The 14th Amendment begins: “All persons born or naturalized in the United States, and subject to the jurisdiction thereof, are citizens of the United States.” It does not mention parents, or ancestors. The clause was intended to overturn Dred Scott v. Sanford, the 1857 Supreme Court case that had found all Black people ineligible for citizenship. The Civil War, which Dred Scott had precipitated, had ended the institution of slavery, which, in the United States, people were born into. The guarantee of birthright citizenship expanded citizenship to everyone born in the United States and ended the practice of inherited status.
Trump’s plan to limit birthright citizenship, and similar proposals that came before, have long been viewed by scholars as a return to Dred Scott. “You’re back to a system where citizenship is defined not by your birth in the territory, but by what your ancestry consists of,” says Rodríguez. Further, “Dred Scott reflects the idea that we, the people of the time, can decide who deserves to be a citizen and who’s capable of being a citizen, and who’s qualified to be a citizen. And the purpose of the 14th Amendment was to take that off the table and to say, ‘We’re going to have this universal rule. Anyone born here is a citizen, you can’t take that away from them.’”
“Anyone born here is a citizen, you can’t take that away.”

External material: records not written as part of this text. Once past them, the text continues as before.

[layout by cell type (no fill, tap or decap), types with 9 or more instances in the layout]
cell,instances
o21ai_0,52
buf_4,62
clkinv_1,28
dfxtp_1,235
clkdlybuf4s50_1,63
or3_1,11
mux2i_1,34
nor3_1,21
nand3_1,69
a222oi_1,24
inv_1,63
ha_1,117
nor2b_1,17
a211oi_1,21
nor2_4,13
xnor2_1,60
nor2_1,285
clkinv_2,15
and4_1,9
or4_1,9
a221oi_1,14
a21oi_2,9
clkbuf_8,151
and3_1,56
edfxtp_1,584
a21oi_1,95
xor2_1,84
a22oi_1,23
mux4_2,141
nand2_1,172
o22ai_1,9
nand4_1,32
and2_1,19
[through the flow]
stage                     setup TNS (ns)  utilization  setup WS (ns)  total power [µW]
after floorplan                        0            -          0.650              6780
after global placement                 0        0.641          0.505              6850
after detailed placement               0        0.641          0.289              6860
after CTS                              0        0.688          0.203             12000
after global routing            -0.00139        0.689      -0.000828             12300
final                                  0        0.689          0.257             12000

Without it, the country would create an underclass of people who lack the legal protections and opportunities afforded to citizens because of their ancestry—the exact situation Dred Scott had enshrined in the Constitution. Immigration experts warn that enforcing Trump’s executive order would force millions of Americans to begin digging through their ancestry to prove their citizenship and ensure it passes to their children.

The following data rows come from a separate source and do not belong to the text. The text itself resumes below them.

==> src/rtl/ysyx_22050243_mc_ctrl.sv <==
// ----------------------------------------------------------------------------
// ysyx_22050243_mc_ctrl
// Multi-cycle control unit for the NPC core. Decodes RV32I/RV64I + Zicsr
// opcodes into the control bundle and walks each instruction through
// IDLE -> DECODE -> EXEC -> (MEM) -> WB. ebreak, illegal opcodes and LSU
// timeouts park the unit in a sticky HALT state that only rst leaves.
//
// Ports
//   clk, rst            core clock, asynchronous active-high reset
//   inst_valid/ready    IFU handshake (ready only in IDLE), inst sampled on it
//   mem_req/mem_ack     LSU request held through MEM, single-cycle completion
//   alu_src .. csr_r    control bundle (reg_w only in WB, mem_r/mem_w only in MEM)
//   pc_we               one-cycle PC update strobe per retired instruction
//   halt, halt_cause    sticky stop flag; 01 ebreak, 10 illegal, 11 bus timeout
//   busy                unit is working on an instruction
// All outputs are registers loaded from the next-state view.
// ----------------------------------------------------------------------------
module ysyx_22050243_mc_ctrl #(
    parameter int XLEN        = 64,
    parameter int EN_CSR      = 1,
    parameter int MEM_TIMEOUT = 255,
    parameter int CNT_W       = 16
) (
    input  logic        clk,
    input  logic        rst,
    input  logic        inst_valid,
    output logic        inst_ready,
    input  logic [31:0] inst,
    input  logic        mem_ack,
    output logic        mem_req,
    output logic        alu_src,
    output logic [2:0]  mem2reg,
    output logic        reg_w,
    output logic        mem_r,
    output logic        mem_w,
    output logic        branch,
    output logic [1:0]  pc_src_ctrl,
    output logic [2:0]  alu_op,
    output logic        csr_r,
    output logic        pc_we,
    output logic        halt,
    output logic [1:0]  halt_cause,
    output logic        busy
);

    typedef enum logic [2:0] {
        S_IDLE   = 3'd0,
        S_DECODE = 3'd1,
        S_EXEC   = 3'd2,
        S_MEM    = 3'd3,
        S_WB     = 3'd4,
        S_HALT   = 3'd5
    } state_t;

    typedef struct packed {
        logic       alu_src;
        logic [2:0] mem2reg;
        logic       reg_w;
        logic       mem_r;
        logic       mem_w;
        logic       branch;
        logic [1:0] pc_src_ctrl;
        logic [2:0] alu_op;
        logic       csr_r;
    } bundle_t;

    localparam logic [6:0] OPC_NOP    = 7'b0000000;
    localparam logic [6:0] OPC_FENCE  = 7'b0001111;
    localparam logic [6:0] OPC_LUI    = 7'b0110111;
    localparam logic [6:0] OPC_AUIPC  = 7'b0010111;
    localparam logic [6:0] OPC_JAL    = 7'b1101111;
    localparam logic [6:0] OPC_JALR   = 7'b1100111;
    localparam logic [6:0] OPC_BRANCH = 7'b1100011;
    localparam logic [6:0] OPC_LOAD   = 7'b0000011;
    localparam logic [6:0] OPC_STORE  = 7'b0100011;
    localparam logic [6:0] OPC_IMM    = 7'b0010011;
    localparam logic [6:0] OPC_OP     = 7'b0110011;
    localparam logic [6:0] OPC_IMM32  = 7'b0011011;
    localparam logic [6:0] OPC_OP32   = 7'b0111011;
    localparam logic [6:0] OPC_SYSTEM = 7'b1110011;

    localparam logic [CNT_W-1:0] CNT_LAST = CNT_W'(MEM_TIMEOUT - 1);

    state_t           state_r, state_next_s;
    logic [6:0]       op_r, op_next_s;
    logic [2:0]       f3_r, f3_next_s;
    bundle_t          bnd_r, bnd_next_s, dec_s;
    logic             dec_ebreak_s, dec_illegal_s;
    logic [CNT_W-1:0] cnt_r, cnt_next_s;
    logic [1:0]       cause_next_s;
    logic             in_body_s;
    logic             unused_inst_s;

    // Only opcode and funct3 steer the control bundle.
    assign unused_inst_s = ^{inst[31:15], inst[11:7]};

    // Single-cycle decoder table applied to the latched opcode/funct3.
    always_comb begin
        dec_s         = '0;
        dec_ebreak_s  = 1'b0;
        dec_illegal_s = 1'b0;
        case (op_r)
            OPC_NOP, OPC_FENCE: begin
                dec_s = '0;
            end
            OPC_LUI:    begin dec_s.alu_src = 1'b1; dec_s.mem2reg = 3'b010; dec_s.reg_w = 1'b1; end
            OPC_AUIPC:  begin dec_s.alu_src = 1'b1; dec_s.mem2reg = 3'b100; dec_s.reg_w = 1'b1; end
            OPC_JAL:    begin dec_s.mem2reg = 3'b011; dec_s.reg_w = 1'b1; dec_s.pc_src_ctrl = 2'b01; end
            OPC_JALR: begin
                dec_s.alu_src     = 1'b1;
                dec_s.mem2reg     = 3'b011;
                dec_s.reg_w       = 1'b1;
                dec_s.pc_src_ctrl = 2'b10;
            end
            OPC_BRANCH: begin dec_s.branch = 1'b1; dec_s.alu_op = 3'b001; end
            OPC_LOAD: begin
                dec_s.alu_src = 1'b1;
                dec_s.mem2reg = 3'b001;
                dec_s.reg_w   = 1'b1;
                dec_s.mem_r   = 1'b1;
            end
            OPC_STORE:  begin dec_s.alu_src = 1'b1; dec_s.mem_w = 1'b1; end
            OPC_IMM:    begin dec_s.alu_src = 1'b1; dec_s.reg_w = 1'b1; dec_s.alu_op = 3'b011; end
            OPC_OP:     begin dec_s.reg_w = 1'b1; dec_s.alu_op = 3'b010; end
            OPC_IMM32: begin
                if (XLEN == 64) begin
                    dec_s.alu_src = 1'b1;
                    dec_s.reg_w   = 1'b1;
                    dec_s.alu_op  = 3'b111;
                end else begin
                    dec_illegal_s = 1'b1;
                end
            end
            OPC_OP32: begin
                if (XLEN == 64) begin
                    dec_s.reg_w  = 1'b1;
                    dec_s.alu_op = 3'b110;
                end else begin
                    dec_illegal_s = 1'b1;
                end
            end
            OPC_SYSTEM: begin
                // funct3 000 covers ebreak/ecall: both stop the core.
                if (f3_r == 3'b000) begin
                    dec_ebreak_s = 1'b1;
                end else if (EN_CSR != 0) begin
                    dec_s.csr_r   = 1'b1;
                    dec_s.mem2reg = 3'b101;
                    dec_s.reg_w   = 1'b1;
                end else begin
                    dec_illegal_s = 1'b1;
                end
            end
            default: dec_illegal_s = 1'b1;
        endcase
    end

    // Next-state, latched-instruction, bundle, timeout-counter and cause logic.
    always_comb begin
        state_next_s = state_r;
        op_next_s    = op_r;
        f3_next_s    = f3_r;
        bnd_next_s   = bnd_r;
        cnt_next_s   = cnt_r;
        cause_next_s = halt_cause;
        case (state_r)
            S_IDLE: begin
                if (inst_valid && inst_ready) begin
                    op_next_s    = inst[6:0];
                    f3_next_s    = inst[14:12];
                    state_next_s = S_DECODE;
                end else begin
                    state_next_s = S_IDLE;
                end
            end
            S_DECODE: begin
                if (dec_ebreak_s) begin
                    cause_next_s = 2'b01;
                    state_next_s = S_HALT;
                end else if (dec_illegal_s) begin
                    cause_next_s = 2'b10;
                    state_next_s = S_HALT;
                end else begin
                    bnd_next_s   = dec_s;
                    state_next_s = S_EXEC;
                end
            end
            S_EXEC: begin
                if (bnd_r.mem_r || bnd_r.mem_w) begin
                    state_next_s = S_MEM;
                end else begin
                    state_next_s = S_WB;
                end
            end
            S_MEM: begin
                // Ack is tested first so it wins over a same-cycle timeout.
                if (mem_ack) begin
                    cnt_next_s   = '0;
                    state_next_s = S_WB;
                end else if (cnt_r == CNT_LAST) begin
                    cnt_next_s   = '0;
                    cause_next_s = 2'b11;
                    state_next_s = S_HALT;
                end else begin
                    cnt_next_s = cnt_r + CNT_W'(1);
                end
            end
            S_WB: begin
                bnd_next_s   = '0;
                state_next_s = S_IDLE;
            end
            S_HALT: begin
                state_next_s = S_HALT;
            end
            default: begin
                bnd_next_s   = '0;
                state_next_s = S_IDLE;
            end
        endcase
    end

    assign in_body_s = (state_next_s == S_EXEC) || (state_next_s == S_MEM) || (state_next_s == S_WB);

    // State, context and output registers; rst clears everything at once.
    always_ff @(posedge clk or posedge rst) begin
        if (rst) begin
            state_r     <= S_IDLE;
            op_r        <= 7'd0;
            f3_r        <= 3'd0;
            bnd_r       <= '0;
            cnt_r       <= '0;
            inst_ready  <= 1'b1;
            mem_req     <= 1'b0;
            alu_src     <= 1'b0;
            mem2reg     <= 3'd0;
            reg_w       <= 1'b0;
            mem_r       <= 1'b0;
            mem_w       <= 1'b0;
            branch      <= 1'b0;
            pc_src_ctrl <= 2'd0;
            alu_op      <= 3'd0;
            csr_r       <= 1'b0;
            pc_we       <= 1'b0;
            halt        <= 1'b0;
            halt_cause  <= 2'd0;
            busy        <= 1'b0;
        end else begin
            state_r     <= state_next_s;
            op_r        <= op_next_s;
            f3_r        <= f3_next_s;
            bnd_r       <= bnd_next_s;
            cnt_r       <= cnt_next_s;
            inst_ready  <= (state_next_s == S_IDLE);
            mem_req     <= (state_next_s == S_MEM);
            alu_src     <= in_body_s & bnd_next_s.alu_src;
            mem2reg     <= in_body_s ? bnd_next_s.mem2reg : 3'd0;
            reg_w       <= (state_next_s == S_WB) & bnd_next_s.reg_w;
            mem_r       <= (state_next_s == S_MEM) & bnd_next_s.mem_r;
            mem_w       <= (state_next_s == S_MEM) & bnd_next_s.mem_w;
            branch      <= in_body_s & bnd_next_s.branch;
            pc_src_ctrl <= in_body_s ? bnd_next_s.pc_src_ctrl : 2'd0;
            alu_op      <= in_body_s ? bnd_next_s.alu_op : 3'd0;
            csr_r       <= in_body_s & bnd_next_s.csr_r;
            pc_we       <= (state_next_s == S_WB);
            halt        <= (state_next_s == S_HALT);
            halt_cause  <= cause_next_s;
            busy        <= in_body_s || (state_next_s == S_DECODE);
        end
    end

endmodule

==> config.mk <==
export PLATFORM = sky130hd
export DESIGN_NAME = ysyx_22050243_mc_ctrl
export DESIGN_NICKNAME = d
export VERILOG_FILES = /design/src/rtl/ysyx_22050243_mc_ctrl.sv
export SDC_FILE = /design/constraint.sdc
export NUM_CORES = 1
export LEC_CHECK = 0
export BUFFER_PORTS_ARGS = -buffer_cell sky130_fd_sc_hd__buf_4
export CAP_MARGIN = 40
export CORE_ASPECT_RATIO = 0.5
export CORE_MARGIN = 2
export CORE_UTILIZATION = 45
export CTS_CLUSTER_SIZE = 40
export DETAILED_ROUTE_END_ITERATION = 10
export HOLD_SLACK_MARGIN = 0.05
export PLACE_DENSITY = 0.78
export SLEW_MARGIN = 20
export SYNTH_ARGS = -nofsm -noshare
export SYNTH_HDL_FRONTEND = slang
export SYNTH_SLANG_ARGS = --single-unit
==> constraint.sdc <==
create_clock -name clk -period 2.08 [get_ports clk]
set_input_delay 0.208 -clock clk [delete_from_list [all_inputs] [get_ports clk]]
set_output_delay 0.208 -clock clk [all_outputs]
set_load 0.1 [all_outputs]
==> results of run 1 <==
## cell families (layout without fill, tap and decap cells)
group | Yosys count | after routing | share of synthesized area
and+or+nand+nor | 134 | 134 | 0.221
AOI/OAI and AO/OA | 74 | 74 | 0.148
DFF | 64 | 64 | 0.509
buffers and inverters | 27 | 87 | 0.0413
muxes | 17 | 17 | 0.0580
xor gates and xnor gates | 4 | 4 | 0.0111
adders and majority gates | 3 | 3 | 0.0115
## final timing paths
| check | endpoint | cells past startpoint | from |
|---|---|---|---|
| worst max register to register | bnd_r[10]$_DFF_PP0_ | 6 | op_r[3]$_DFFE_PP0P_ |
| worst max-delay path | bnd_r[10]$_DFF_PP0_ | 6 | op_r[3]$_DFFE_PP0P_ |
| min in group asynchronous | cnt_r[0]$_DFFE_PP0P_ | 4 | rst |
| worst min register to register | branch$_DFF_PP0_ | 1 | bnd_r[6]$_DFF_PP0_ |
| max in group asynchronous | inst_ready$_DFF_PP1_ | 4 | rst |
| worst min-delay path | op_r[4]$_DFFE_PP0P_ | 3 | inst[4] |
## cells in the mapped netlist, drive strengths merged, types with 2 or more instances
library cell and number:
o2bb2ai 2, nand2 37, or4 2, and3 3, a211oi 2, a21oi 13
inv 11, a32o 2, buf 7, nor4 7, mux2 10, o22ai 2
or3 9, mux2i 7, ha 2, and2 2, nand4 9, o21bai 2
or2 2, o21ai 34, nor3 19, nand2b 4, clkbuf 9, nor2 15
nand3 16, xor2 3, a31o 4, dfrtp 63, nor2b 3, a22o 3
## repair_timing
action,4_1_cts,5_1_grt
hold endpoints to repair,63,0
buffers inserted,0,1
hold buffers,1,0
endpoints found under the setup margin,2,12
pin swaps,0,1
gates resized for setup,2,6
## registers in the layout, summed over array words and instances (netlist names), 3 cells and up
signal   cells
f3_r         3
state_r      3
alu_op       3
bnd_r       14
cnt_r       16
op_r         7
mem2reg      3
## metal layers
metal / share of wire / vias up
met5: 0 / -
met2: 0.50 / 83
met1: 0.43 / 1372
li1: - / 1289
met4: 0.013 / 0
met3: 0.055 / 10
## where the power goes
part / switching [uW] / total, uW / internal [uW]
clock network: 517 / 1500 / 982
registers: 241 / 1740 / 1500
logic: 1080 / 1720 / 640
## critical path: cells and delay by family, from the launching register on
family,cells,cell delay [ns]
buffers and inverters,2,0.34
flip-flops,1,0.43
adder cells (fa/ha/maj),1,0.29
AO/OA/AOI/OAI,3,0.79
## layout make-up
cell class / count / area, um^2
clock buffer: 12 / 256
clock inverter: 3 / 42.5
fill: 561 / 2730
inverter: 11 / 41.3
multi-input combinational: 232 / 1460
sequential: 64 / 1610
tap: 92 / 115
timing repair buffer: 61 / 477
## per-stage QoR
| stage | cell area (um^2) | hold slack [ns] | util | setup TNS [ns] | instances |
|---|---|---|---|---|---|
| detailed placement | 3640 | 0.307 | 0.541 | -0.0238 | 458 |
| global route | 4000 | 0.0981 | 0.594 | -0.00282 | 475 |
| global placement | 3640 | 0.303 | 0.541 | 0 | 458 |
| finish | 4000 | 0.0827 | 0.594 | 0 | 475 |
| CTS | 3960 | 0.0770 | 0.589 | 0 | 474 |
| floorplan | 3150 | 0.325 | - | 0 | 323 |
==> results by group, run 1 <==
Floorplanning
  • Total die area: about 7700 um^2
  • Initial Utilization: 0.468
  • Die width: 122 um
  • Total core area: between 6000 and 7000 um^2
  • Row cnt: 21
  • Boundary Pins: 57
  • Die Height: about 63 um

Drt
  • Initial detailed-routing violation count: 232
  • Detail Route Antenna Nets: 0
  • Post-Route WL: 7.26 mm
  • Vias per cell: 5.80
  • Via count: between 2000 and 3000
  • Pre-antenna DRT Iters: 7
  • Routed len/inst: between 15 and 20 um
  • DRC: 0

Critical path
  • Slowest CP cell: dfrtp_1
  • CP Cell Sequence: buf_4 > maj3_2 > o31a_1 > a21o_1 > buf_6 > a31o_2
  • R2R setup slack: 0.10 ns
  • CP Class: flop to flop
  • Arrival @ worst endpoint: 2.20 ns
  • Crit Path Max Fanout: 8
  • Crit start category: flop
  • Critical path endpoint category: flop
  • CP required: 2.30 ns
  • Max stage delay on crit path: between 0.4 and 0.5 ns

Cells and area
  • Fraction of layout cells with a size suffix above 1: 0.266
  • Commonest cells after routing, fill and taps aside: dfrtp_1 (63), buf_4 (58), nand2_1 (36)
  • Commonest non-fill, non-tap cell in the layout: dfrtp_1
  • Ant diodes: 0
  • NumNets Final: ~420
  • Layout Area Growth over Synthesis: 26.9%

Global route
  • Grt ovf: 0
  • Antenna violations before repair: 0
  • Met1 usage: 0.259
  • Pin count of the biggest net entering global routing: 65
  • Vias in the first global route: about 2800
  • First-pass GRT wire length: between 10 and 15 mm
  • GRT Total Usage: 0.217
  • Met3 Use GR: 0.0851
  • Grt met2 use: 0.361
  • Most Crowded Layer GR: met2

Placed design
  • Dpl ws: -0.0238 ns
  • # port buffers: 34
  • Detailed placement HPWL: between 5 and 6 mm
  • Routability cong.: 0.974

Clock network
  • # H-tree levels: 3
  • Clock root buffer: clkbuf_16
  • Clk slew on worst S/H paths: roughly 0.050 ns
  • Cts bufs inserted: 9
  • CTS tree: yes
  • CTS Buffer Depth: 2
  • # clock sinks: 64
  • Clk Latency, worst-skew pair: ~0.34 ns

Yosys
  • YS warnings: 0
  • Dominant synthesized flop cell: dfrtp_1
  • EDFF count, synth: 0
  • Yosys cell types: between 50 and 60
  • Share of the synthesized area in the top cell type: 0.501
  • #FFs+latches synth: 64
  • Synth area leader: dfrtp_1
  • Cells after Synth: around 320
  • Synthesized cell area: between 3000 and 4000 um^2
  • Main area contributors after synthesis: dfrtp_1 (50%), o21ai_0 (5.2%), nand2_1 (4.3%), mux2_2 (3.6%), nor3_1 (3.0%)
  • Syn Nets: 361
  • Async S/R FF share, synth: 1.00
  • Syn avg cell area: between 9 and 10 um^2
  • Sequential fraction of the synthesis area: 0.509

Power and ir drop
  • Max IR drop VDD: roughly 0.65 mV
  • Pwr/cell area: ~1200 nW/um^2
  • Pwr Total: around 5000 uW
  • LEAKAGE: about 0.0018 uW

STA
  • Final Hold Fails: 0
  • Slack of the critical path: a little over 0.1 ns
  • Relative slew slack: 0.602
  • Tightest Pin Transition: between 0.5 and 0.6 ns
  • Tcrit/Tclk final: 0.951
  • FMAX: 0.506 GHz
  • Final setup viols: 0
  • Tmin final: 1.98 ns
  • Slew Limit Fails: 0
  • Fin Clk Skew: slightly below 0.01 ns

Min path
  • Hold/Removal Path Class: input pin to flop

Flow run
  • Maxcap violations: 0

Status
  • Outcome: finished clean
No activity file was read; power rests on OpenSTA's default activity.
==> run 2: changes to the inputs <==
MAX_ROUTING_LAYER = met4   (was unset)
==> run 2 against run 1 <==
  * Fmax down 2.0%
  * Largest cell class unchanged
  * Register-to-register slack worse by 0.04 ns
  * Critical path depth stayed put
  * Highest routed layer unchanged
  * Clock power about the same
  * Critical endpoint is now bnd_r[12]$_DFF_PP0_
  * Critical path type unchanged
==> results by group, run 2 (synthesized netlist as in run 1, its figures left out) <==
Status
  • Outcome: finished clean

Placed design
  • Dpl cells: 460
  • Routability cong.: roughly 0.94
  • Cell Area, Placed: ~3700 um^2
  • Dpl ws: -0.0572 ns
  • Detailed placement HPWL: around 5.2 mm
  • # port buffers: 34

Cells and area
  • Largest reg by FF count: cnt_r
  • Final Non-Filler Cells: slightly below 500
  • Filler Cell Count: 580
  • Max FFs per register: 16
  • NumNets Final: between 400 and 500
  • Top flop regs: cnt_r (16), bnd_r (14), op_r (7)
  • Fraction of layout cells with a size suffix above 1: 0.280
  • Commonest cells after routing, fill and taps aside: buf_4 (64), dfrtp_1 (62), nand2_1 (36)
  • Core Util, Final: 0.599
  • Commonest non-fill, non-tap cell in the layout: buf_4
  • Ant diodes: 0
  • Design area: a little over 4000 um^2
  • Layout Area Growth over Synthesis: 28.0%

Floorplanning
  • Die width: 122 um
  • Total die area: a little under 8000 um^2
  • Die Height: 63.1 um
  • Initial Utilization: 0.468
  • Row cnt: 21
  • Boundary Pins: 57
  • Total core area: 6730 um^2

Clock network
  • # H-tree levels: 3
  • Clk slew on worst S/H paths: 0.05 ns
  • CTS Buffer Depth: 2
  • Cts bufs inserted: 9
  • CTS tree: yes
  • Clk Latency, worst-skew pair: 0.33 ns
  • # clock sinks: 64
  • Clock root buffer: clkbuf_16

Power and ir drop
  • Clock power share: 0.298
  • Reg power frac: 0.340
  • LEAKAGE: 0.00186 uW
  • Internal: roughly 3200 uW
  • Pwr/cell area: roughly 1300 nW/um^2
  • Max IR drop VDD: 0.619 mV
  • Sw Ratio: 0.374
  • Switching Power: 1900 uW
  • Comb power frac: 0.362

Flow run
  • Maxcap violations: 0

Critical path
  • R2R depth: 6
  • Slowest CP cell: dfrtp_1
  • RR Startpoint: op_r[3]$_DFFE_PP0P_
  • Crit Path Max Fanout: 8
  • Max stage delay on crit path: about 0.44 ns
  • CP Cell Sequence: buf_4 > maj3_2 > o31a_1 > a21o_1 > buf_4 > a31o_2
  • Critical path endpoint category: flop
  • CP required: about 2.3 ns
  • RR Endpoint: bnd_r[12]$_DFF_PP0_
  • Critical path capture point: bnd_r[12]$_DFF_PP0_
  • Most frequent CP cell: buf_4
  • Worst setup path startpoint: op_r[3]$_DFFE_PP0P_
  • CP Class: flop to flop
  • R2R setup slack: 0.06 ns
  • Crit start category: flop
  • Arrival @ worst endpoint: roughly 2.2 ns

Drt
  • Vias per cell: ~5.7
  • Routed len/inst: ~16 um
  • DRC: 0
  • Pre-antenna DRT Iters: 4
  • Via count: around 2800
  • Initial detailed-routing violation count: 310
  • Detail Route Antenna Nets: 0
  • Post-Route WL: 7.53 mm

Global route
  • Vias in the first global route: between 2000 and 3000
  • Pin count of the biggest net entering global routing: between 60 and 70
  • First-pass GRT wire length: around 13 mm
  • GRT Total Usage: 0.223
  • Antenna violations before repair: 0
  • Grt ovf: 0

STA
  • Final setup viols: 0
  • Fin Clk Skew: between 0.005 and 0.006 ns
  • Tightest Pin Transition: just over 0.6 ns
  • FMAX: roughly 0.50 GHz
  • Slack of the critical path: 0.0629 ns
  • Final Hold Fails: 0
  • Slew Limit Fails: 0
  • Relative slew slack: 0.592
  • Unrepaired setup endpoints after global routing: true
  • Tcrit/Tclk final: 0.970
  • Tmin final: about 2.0 ns

Min path
  • Hold/Removal Path Class: input pin to flop
## run 2: per-stage QoR
stage	hold slack [ns]	TNS [ns]	total power, uW
2_1_floorplan	0.325	0	2930
3_3_place_gp	0.304	-0.0287	3390
3_5_place_dp	0.308	-0.143	3490
4_1_cts	0.0761	0	5030
5_1_grt	0.0972	-0.207	5370
6_report	0.0813	0	5090
## run 2: critical path, delay by kind of cell, from the launching register on
kind / cells / cell delay (ns)
buffers and inverters: 2 / 0.37
DFF: 1 / 0.44
adders and majority gates: 1 / 0.28
AOI/OAI and AO/OA: 3 / 0.81
## run 2: power by group through the flow
stage	clock network (uW)	logic, uW	registers [uW]
2_1_floorplan	0	995	1940
3_3_place_gp	0	1680	1710
3_5_place_dp	0	1750	1740
4_1_cts	1540	1770	1720
5_1_grt	1600	2010	1760
6_report	1520	1840	1730
## run 2: routing by layer
metal | vias to the layer above | routed length (um) | track usage
li1 | 1296 | - | -
met1 | 1377 | 3290 | 0.274
met2 | 75 | 3800 | 0.360
met3 | 15 | 312 | 0.0562
met4 | 0 | 125 | 0.0805
met5 | - | 0 | -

The idea that status and guilt are not inheritable is not new. Garrett Epps, a former law professor at the University of Baltimore, points out that the Constitution even embodies this principle in its treatment of treason, where the framers provided that a convicted traitor’s confiscated property must be returned to the children upon their death. “Even a freaking traitor, even Benedict fucking Arnold loses his property, but only for life, because it’s not fair to take it away from his children,” says Epps. Guilt is not inherited.
The Trump administration argues that because the Citizenship Clause has three exceptions that do turn on the status of the parents, these exceptions are actually an unwritten rule to be read back into the amendment. But there’s no historical evidence of that, according to scholars of the 14th Amendment. The exceptions are for the children of foreign diplomats, the children of invaders occupying the land, and Indians born on tribal land. The first two are long-held common law exceptions and are also quite logical: diplomats hold diplomatic immunity and are not subjects of the country where they are posted, while invaders are trying to take over the country. The tribal exception is unique to the American experience but reflected the sovereignty of Indian tribes at the time. (Congress later granted Native Americans birthright citizenship.)
“The Trump administration and its supporters want to redirect the attention to the parents,” says John Mikhail, a professor at Georgetown Law. “They want to find a legitimate means by which to say it’s the parents’ lack of allegiance or the parents’ legal status or lack of domicile or lack of permanent residence, or lack of some other feature that the child inherits. It’s much harder to justify the assault on birthright citizenship if one stays focused on the child, which is what the text of the Constitution does.”
It won’t be long before the Supreme Court decides whether the executive order can go into effect for large swaths of the country. If they allow it, it will return us to a time, long since abolished, in which the equality of thousands of American-born children hinges on their ancestry.